(Stored data entries)
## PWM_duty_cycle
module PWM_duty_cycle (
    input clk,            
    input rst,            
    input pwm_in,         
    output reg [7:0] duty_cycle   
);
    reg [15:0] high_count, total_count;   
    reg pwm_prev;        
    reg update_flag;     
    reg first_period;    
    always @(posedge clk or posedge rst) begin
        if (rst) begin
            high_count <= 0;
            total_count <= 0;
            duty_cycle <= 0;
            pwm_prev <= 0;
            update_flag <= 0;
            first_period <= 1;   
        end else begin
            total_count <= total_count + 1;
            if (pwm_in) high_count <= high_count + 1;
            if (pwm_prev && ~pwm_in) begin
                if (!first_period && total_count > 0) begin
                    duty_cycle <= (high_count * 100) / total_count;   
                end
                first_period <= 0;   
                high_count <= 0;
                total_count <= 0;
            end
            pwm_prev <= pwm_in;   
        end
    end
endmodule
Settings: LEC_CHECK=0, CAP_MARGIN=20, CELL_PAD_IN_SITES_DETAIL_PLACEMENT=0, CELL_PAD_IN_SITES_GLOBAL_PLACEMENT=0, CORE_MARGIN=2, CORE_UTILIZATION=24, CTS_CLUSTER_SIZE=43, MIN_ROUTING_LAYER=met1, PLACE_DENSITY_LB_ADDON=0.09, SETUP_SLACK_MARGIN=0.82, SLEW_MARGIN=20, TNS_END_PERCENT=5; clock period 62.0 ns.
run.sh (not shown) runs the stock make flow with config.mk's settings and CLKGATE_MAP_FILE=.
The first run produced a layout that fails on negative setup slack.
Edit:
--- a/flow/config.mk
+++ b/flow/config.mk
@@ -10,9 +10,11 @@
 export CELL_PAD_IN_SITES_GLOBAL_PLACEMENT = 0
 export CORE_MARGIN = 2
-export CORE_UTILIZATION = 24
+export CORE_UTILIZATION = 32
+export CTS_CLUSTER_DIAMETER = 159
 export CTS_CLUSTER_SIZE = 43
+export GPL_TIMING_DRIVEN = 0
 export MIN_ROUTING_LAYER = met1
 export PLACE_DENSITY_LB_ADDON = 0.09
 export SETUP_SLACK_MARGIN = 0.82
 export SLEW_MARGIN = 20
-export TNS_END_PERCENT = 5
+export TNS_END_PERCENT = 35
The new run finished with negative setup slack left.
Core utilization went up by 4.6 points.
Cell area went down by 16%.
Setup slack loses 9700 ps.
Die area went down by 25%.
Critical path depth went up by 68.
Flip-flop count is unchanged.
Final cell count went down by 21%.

> [Instructions to follow]: Where a line of the entries contains the word "down", copy that line.

> [Response box]:
Cell area went down by 16%.
Die area went down by 25%.
Final cell count went down by 21%.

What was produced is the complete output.